Back-up officers arrived on the scene within a matter of minutes and one of them, armed with a shotgun, approached appellant who stated: "Don't shoot, I surrender," or "Don't shoot, I give up" or "Don't shoot, I've been shot." Appellant stated to police officers at the hospital that he did not know the identity of Britton who he stated was a hitchhiker. Appellant's vehicle was found a mile or so down the road, out of gas. It was towed to the police department and searched without either a warrant or asking appellant for permission to search the vehicle. The search produced, among other things, a green money bag which was identified by the employees of the Pizza Hut as one which was used in the robbery of that establishment. Officer Doug Fogley, who conducted the search, knew that appellant was in the hospital in Fayetteville at the time of the search. Fogley also administered a trace metal detection test on appellant and determined that he had not handled a gun that evening. The following morning Fogley and four other officers interrogated appellant in the intensive care unit of the Veterans Administration Hospital in Fayetteville. The interrogation was conducted with the consent of the attending physician. During this interrogation appellant indicated that he had picked up Britton as a hitchhiker. (Britton was killed several days later in a shootout with the police not far from the scene of the death of Chief Mueller.)

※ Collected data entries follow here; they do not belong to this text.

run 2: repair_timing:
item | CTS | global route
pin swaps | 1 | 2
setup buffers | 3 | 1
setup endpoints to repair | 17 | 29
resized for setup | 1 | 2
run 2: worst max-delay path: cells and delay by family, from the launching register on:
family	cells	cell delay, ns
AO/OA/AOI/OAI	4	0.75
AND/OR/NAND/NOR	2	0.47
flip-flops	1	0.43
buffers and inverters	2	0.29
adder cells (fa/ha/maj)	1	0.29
<file path="config.mk">
export PLATFORM = sky130hd
export DESIGN_NAME = qss_collect
export DESIGN_NICKNAME = d
export VERILOG_FILES = /design/src/rtl/core/qss_pkg.sv /design/src/rtl/core/qss_collect.sv
export SDC_FILE = /design/constraint.sdc
export NUM_CORES = 1
export LEC_CHECK = 0
export ABC_CLOCK_PERIOD_IN_PS = 8300
export BUFFER_PORTS_ARGS = -buffer_cell sky130_fd_sc_hd__buf_2
export CORE_MARGIN = 2
export CORE_UTILIZATION = 46
export CTS_CLUSTER_SIZE = 14
export DETAILED_ROUTE_END_ITERATION = 10
export HOLD_SLACK_MARGIN = 0.1
export PLACE_DENSITY = 0.77
export REMOVE_ABC_BUFFERS = 1
export SLEW_MARGIN = 10
export SYNTH_ARGS = -nofsm -noshare
export SYNTH_HDL_FRONTEND = slang
export SYNTH_SLANG_ARGS = --single-unit
</file>
<file path="constraint.sdc">
create_clock -name clk -period 8.3 [get_ports clk]
set_input_delay 0.83 -clock clk [delete_from_list [all_inputs] [get_ports clk]]
set_output_delay 0.83 -clock clk [all_outputs]
set_load 0.01 [all_outputs]
</file>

During the trial it was established that Britton and appellant had become acquainted while serving time together at Leavenworth Federal Penitentiary. There was no dispute but that appellant knew the identity of Britton when he said he did not know him. Appellant was allowed to serve as co-counsel during his trial. After his conviction as an accomplice to capital murder and hindering apprehension and prosecution he was allowed to address the jury on the penalty phase. During this argument he requested that the jury give him the death penalty rather than life imprisonment. The jury obliged.

I.

THE TRIAL COURT ABUSED ITS DISCRETION IN DENYING DEFENDANT'S MOTION FOR SEVERANCE OF THE OFFENSES OF HINDERING APPREHENSION AND ACCOMPLICE TO CAPITAL MURDER.

The evidence clearly indicated that it was Britton who fired the shots which killed Chief Mueller. There was no direct evidence that appellant actively assisted in the shooting of the officer. Our established law is that granting or refusing a severance is within the discretion of the trial court. Ruiz & Van Denton v. State, 273 Ark. 94, 617 S.W.2d 6 (1981), A.R.Cr.P. Rule 22.2(b) states:

(b) The court, on application of the prosecuting attorney, or on application of the defendant other than under subsection (a), shall grant a severance of offenses:

(i) if before trial, it is deemed appropriate to promote a fair determination of the defendant's guilt or innocence of each offense...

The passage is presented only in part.